Requirement ::
Your result should be every line of the records below that contains the word "registers".

(Collected data)

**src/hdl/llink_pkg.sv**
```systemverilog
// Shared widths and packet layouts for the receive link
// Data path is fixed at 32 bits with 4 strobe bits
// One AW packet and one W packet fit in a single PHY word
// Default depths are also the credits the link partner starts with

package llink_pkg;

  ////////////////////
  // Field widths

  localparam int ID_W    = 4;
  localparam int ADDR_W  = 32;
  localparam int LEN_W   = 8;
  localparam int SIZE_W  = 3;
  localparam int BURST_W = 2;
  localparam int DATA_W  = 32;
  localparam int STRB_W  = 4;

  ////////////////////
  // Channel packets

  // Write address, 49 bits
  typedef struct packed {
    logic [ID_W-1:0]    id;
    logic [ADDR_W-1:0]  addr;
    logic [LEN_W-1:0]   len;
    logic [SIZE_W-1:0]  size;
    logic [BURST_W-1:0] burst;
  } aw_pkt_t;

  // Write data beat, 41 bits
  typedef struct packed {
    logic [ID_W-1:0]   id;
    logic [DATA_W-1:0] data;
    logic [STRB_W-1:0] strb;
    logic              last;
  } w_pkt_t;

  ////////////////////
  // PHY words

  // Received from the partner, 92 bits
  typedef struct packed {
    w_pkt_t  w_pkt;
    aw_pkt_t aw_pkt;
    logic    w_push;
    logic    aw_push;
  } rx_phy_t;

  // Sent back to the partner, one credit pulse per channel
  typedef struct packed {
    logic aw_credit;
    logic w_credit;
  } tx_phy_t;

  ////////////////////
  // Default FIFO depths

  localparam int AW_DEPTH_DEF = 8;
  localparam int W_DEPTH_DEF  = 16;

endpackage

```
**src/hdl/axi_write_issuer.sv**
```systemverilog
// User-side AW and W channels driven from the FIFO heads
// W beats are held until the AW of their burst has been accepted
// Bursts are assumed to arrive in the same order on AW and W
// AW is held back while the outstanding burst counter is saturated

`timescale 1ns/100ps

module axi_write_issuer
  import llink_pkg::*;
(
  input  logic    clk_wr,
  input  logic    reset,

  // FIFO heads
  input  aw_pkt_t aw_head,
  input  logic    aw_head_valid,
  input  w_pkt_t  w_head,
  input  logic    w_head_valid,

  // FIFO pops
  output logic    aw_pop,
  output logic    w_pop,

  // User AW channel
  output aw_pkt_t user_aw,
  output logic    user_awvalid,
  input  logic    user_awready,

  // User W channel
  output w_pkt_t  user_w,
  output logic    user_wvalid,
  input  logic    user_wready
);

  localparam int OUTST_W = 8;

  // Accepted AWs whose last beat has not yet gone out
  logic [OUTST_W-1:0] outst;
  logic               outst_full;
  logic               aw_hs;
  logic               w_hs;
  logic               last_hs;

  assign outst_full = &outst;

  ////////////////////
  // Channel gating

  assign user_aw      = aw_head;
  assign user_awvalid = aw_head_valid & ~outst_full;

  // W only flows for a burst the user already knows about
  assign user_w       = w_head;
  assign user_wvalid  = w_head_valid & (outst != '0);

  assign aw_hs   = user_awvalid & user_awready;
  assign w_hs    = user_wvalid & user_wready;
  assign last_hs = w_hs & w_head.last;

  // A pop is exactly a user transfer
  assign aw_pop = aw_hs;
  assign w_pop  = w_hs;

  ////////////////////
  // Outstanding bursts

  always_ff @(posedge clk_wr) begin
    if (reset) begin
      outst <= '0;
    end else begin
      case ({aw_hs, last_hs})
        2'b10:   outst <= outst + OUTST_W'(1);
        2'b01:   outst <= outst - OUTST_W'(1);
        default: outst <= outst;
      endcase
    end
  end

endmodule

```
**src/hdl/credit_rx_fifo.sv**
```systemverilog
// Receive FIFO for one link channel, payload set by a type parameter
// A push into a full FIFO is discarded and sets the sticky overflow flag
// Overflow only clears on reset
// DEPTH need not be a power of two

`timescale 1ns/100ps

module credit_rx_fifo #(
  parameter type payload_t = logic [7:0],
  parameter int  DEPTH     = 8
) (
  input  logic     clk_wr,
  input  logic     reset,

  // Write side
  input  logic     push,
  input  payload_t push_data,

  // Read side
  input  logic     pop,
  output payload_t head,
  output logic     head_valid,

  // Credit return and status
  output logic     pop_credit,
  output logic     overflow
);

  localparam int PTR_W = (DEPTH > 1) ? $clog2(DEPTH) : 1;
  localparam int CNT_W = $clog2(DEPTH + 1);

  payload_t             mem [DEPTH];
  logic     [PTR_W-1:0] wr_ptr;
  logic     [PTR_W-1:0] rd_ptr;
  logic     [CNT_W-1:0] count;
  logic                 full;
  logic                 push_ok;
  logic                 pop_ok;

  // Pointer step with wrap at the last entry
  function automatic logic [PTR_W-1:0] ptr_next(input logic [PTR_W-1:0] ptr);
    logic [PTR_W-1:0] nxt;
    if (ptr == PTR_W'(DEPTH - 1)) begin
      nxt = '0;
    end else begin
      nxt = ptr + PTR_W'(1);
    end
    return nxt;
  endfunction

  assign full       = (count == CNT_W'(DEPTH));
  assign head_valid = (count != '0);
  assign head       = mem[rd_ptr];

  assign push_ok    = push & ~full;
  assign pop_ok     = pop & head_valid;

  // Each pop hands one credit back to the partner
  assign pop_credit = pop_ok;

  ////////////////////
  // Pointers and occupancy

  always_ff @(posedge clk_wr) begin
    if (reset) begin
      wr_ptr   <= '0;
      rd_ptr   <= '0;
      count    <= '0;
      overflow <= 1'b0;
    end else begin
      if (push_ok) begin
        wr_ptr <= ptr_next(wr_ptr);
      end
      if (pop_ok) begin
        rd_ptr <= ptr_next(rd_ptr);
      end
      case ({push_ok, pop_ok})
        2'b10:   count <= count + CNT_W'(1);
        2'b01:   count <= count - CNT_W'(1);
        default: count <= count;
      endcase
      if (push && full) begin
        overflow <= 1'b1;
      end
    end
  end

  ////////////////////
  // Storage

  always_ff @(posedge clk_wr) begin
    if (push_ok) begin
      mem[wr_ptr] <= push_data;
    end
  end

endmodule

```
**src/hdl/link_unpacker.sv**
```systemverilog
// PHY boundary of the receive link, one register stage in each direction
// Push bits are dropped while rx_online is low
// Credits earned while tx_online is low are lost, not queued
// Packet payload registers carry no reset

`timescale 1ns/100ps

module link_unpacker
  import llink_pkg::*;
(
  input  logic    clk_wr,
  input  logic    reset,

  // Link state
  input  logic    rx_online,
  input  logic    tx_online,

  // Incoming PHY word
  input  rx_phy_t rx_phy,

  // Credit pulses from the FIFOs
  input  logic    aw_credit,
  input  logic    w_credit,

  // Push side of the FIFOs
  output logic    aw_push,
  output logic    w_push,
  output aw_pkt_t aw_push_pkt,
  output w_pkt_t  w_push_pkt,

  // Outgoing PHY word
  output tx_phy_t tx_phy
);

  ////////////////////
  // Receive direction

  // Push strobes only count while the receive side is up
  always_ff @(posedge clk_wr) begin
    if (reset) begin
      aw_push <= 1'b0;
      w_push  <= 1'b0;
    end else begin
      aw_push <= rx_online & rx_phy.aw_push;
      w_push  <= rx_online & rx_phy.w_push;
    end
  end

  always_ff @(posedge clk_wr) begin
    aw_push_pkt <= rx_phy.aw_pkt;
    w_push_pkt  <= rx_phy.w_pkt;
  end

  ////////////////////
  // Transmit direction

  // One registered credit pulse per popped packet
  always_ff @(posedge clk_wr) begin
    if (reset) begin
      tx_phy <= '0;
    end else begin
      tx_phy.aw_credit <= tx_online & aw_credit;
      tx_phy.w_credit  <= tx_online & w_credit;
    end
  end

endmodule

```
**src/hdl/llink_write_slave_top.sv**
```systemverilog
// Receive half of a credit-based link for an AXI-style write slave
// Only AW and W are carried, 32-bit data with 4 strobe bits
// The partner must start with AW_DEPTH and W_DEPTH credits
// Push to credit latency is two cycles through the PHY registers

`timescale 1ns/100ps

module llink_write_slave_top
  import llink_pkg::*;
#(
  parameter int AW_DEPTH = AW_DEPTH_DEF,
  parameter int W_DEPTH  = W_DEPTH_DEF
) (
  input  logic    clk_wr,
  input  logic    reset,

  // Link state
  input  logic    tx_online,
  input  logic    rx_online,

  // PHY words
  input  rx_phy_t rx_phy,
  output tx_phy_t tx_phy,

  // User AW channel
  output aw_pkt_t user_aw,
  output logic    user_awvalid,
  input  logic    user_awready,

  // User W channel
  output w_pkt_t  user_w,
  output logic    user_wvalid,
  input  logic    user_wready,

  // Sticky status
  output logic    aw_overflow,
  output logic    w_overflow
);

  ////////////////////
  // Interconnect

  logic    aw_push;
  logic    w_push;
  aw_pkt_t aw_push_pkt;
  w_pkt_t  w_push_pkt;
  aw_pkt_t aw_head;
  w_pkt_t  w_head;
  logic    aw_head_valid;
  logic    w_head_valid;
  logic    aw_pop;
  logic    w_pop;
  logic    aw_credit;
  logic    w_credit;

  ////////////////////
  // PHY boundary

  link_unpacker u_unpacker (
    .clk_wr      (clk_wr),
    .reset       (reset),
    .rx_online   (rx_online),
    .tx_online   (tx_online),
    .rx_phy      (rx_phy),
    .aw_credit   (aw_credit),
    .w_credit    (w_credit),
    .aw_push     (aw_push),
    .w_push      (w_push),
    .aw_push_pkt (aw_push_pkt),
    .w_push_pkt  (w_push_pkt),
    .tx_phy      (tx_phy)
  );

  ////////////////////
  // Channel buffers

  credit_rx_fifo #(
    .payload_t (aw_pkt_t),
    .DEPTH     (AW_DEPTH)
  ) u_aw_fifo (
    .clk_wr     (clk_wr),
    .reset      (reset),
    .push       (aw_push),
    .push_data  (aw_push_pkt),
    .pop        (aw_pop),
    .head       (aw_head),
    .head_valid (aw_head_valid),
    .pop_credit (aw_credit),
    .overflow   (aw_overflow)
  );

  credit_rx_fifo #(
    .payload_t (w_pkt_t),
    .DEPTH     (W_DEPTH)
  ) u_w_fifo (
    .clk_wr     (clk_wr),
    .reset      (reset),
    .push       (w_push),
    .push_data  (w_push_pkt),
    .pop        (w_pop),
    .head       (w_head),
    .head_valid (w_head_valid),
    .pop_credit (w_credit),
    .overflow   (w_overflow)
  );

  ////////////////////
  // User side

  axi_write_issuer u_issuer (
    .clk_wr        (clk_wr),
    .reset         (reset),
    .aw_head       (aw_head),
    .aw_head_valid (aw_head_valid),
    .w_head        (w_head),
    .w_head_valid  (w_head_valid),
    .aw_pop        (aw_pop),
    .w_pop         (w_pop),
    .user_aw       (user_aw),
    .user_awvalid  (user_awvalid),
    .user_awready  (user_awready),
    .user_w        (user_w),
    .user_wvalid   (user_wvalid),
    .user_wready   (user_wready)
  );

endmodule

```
==
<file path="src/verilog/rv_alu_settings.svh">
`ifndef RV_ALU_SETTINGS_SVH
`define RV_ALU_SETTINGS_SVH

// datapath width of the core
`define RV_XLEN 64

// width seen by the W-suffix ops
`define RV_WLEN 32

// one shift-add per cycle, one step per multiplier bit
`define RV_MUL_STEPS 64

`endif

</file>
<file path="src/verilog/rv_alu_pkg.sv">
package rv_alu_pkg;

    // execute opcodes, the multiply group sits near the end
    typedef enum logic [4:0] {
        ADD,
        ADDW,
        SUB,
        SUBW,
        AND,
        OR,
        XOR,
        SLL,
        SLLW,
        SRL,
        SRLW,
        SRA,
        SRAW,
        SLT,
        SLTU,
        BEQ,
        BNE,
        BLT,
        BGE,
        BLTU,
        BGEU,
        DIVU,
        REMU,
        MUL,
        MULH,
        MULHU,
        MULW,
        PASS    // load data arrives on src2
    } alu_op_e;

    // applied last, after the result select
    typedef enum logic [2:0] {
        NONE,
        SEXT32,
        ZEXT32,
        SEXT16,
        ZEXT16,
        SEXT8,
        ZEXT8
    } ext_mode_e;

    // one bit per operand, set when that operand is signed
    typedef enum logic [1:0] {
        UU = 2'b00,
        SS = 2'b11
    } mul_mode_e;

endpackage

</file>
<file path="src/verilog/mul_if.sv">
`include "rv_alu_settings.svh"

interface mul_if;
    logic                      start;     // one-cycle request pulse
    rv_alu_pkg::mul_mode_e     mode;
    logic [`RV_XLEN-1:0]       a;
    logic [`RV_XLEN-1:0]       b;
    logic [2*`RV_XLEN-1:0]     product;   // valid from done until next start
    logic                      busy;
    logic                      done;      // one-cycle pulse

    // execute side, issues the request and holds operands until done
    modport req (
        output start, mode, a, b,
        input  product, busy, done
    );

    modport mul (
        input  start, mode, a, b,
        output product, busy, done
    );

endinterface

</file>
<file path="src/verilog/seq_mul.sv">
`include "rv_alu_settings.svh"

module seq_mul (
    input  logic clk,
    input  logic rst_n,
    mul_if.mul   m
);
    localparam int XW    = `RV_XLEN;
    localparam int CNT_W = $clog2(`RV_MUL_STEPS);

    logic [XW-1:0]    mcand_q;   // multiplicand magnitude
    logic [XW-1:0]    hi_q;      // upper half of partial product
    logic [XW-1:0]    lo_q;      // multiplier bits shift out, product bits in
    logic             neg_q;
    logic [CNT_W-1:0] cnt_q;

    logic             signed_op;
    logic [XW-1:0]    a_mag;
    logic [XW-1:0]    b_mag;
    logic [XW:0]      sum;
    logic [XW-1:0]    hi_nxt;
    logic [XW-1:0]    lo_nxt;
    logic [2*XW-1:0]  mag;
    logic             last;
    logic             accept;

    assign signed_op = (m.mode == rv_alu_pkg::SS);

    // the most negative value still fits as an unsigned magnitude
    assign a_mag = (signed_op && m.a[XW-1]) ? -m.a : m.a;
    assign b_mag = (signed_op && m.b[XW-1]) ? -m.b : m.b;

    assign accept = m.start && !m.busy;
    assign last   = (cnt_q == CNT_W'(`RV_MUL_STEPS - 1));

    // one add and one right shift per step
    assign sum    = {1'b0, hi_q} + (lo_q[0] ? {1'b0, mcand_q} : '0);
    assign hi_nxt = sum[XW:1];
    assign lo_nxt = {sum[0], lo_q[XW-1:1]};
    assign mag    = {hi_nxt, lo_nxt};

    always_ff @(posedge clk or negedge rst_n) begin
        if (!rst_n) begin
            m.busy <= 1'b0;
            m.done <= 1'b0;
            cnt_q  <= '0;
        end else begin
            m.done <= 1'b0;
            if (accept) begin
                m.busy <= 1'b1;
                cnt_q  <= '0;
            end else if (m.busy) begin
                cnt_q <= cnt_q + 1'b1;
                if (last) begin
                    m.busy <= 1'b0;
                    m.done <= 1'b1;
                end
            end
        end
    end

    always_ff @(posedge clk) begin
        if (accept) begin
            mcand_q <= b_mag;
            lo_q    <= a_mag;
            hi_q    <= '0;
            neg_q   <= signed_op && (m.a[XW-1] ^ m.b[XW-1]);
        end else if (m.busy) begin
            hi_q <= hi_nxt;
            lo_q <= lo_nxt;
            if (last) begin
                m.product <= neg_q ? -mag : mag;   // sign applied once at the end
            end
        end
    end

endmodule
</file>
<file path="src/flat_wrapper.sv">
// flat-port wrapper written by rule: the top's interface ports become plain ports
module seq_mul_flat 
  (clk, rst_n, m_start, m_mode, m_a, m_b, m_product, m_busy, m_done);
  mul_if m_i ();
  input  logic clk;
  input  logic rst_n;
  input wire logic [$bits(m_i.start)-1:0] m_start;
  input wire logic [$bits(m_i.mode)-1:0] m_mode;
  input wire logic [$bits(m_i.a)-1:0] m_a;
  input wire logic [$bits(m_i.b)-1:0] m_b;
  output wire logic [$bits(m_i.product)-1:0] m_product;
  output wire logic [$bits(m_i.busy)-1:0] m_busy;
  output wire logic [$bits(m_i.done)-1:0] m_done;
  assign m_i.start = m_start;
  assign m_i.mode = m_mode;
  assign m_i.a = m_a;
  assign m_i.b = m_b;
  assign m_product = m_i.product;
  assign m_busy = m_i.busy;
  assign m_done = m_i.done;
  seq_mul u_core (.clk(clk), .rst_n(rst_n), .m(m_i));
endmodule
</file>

Written answer ::
// Packet payload registers carry no reset
// Push to credit latency is two cycles through the PHY registers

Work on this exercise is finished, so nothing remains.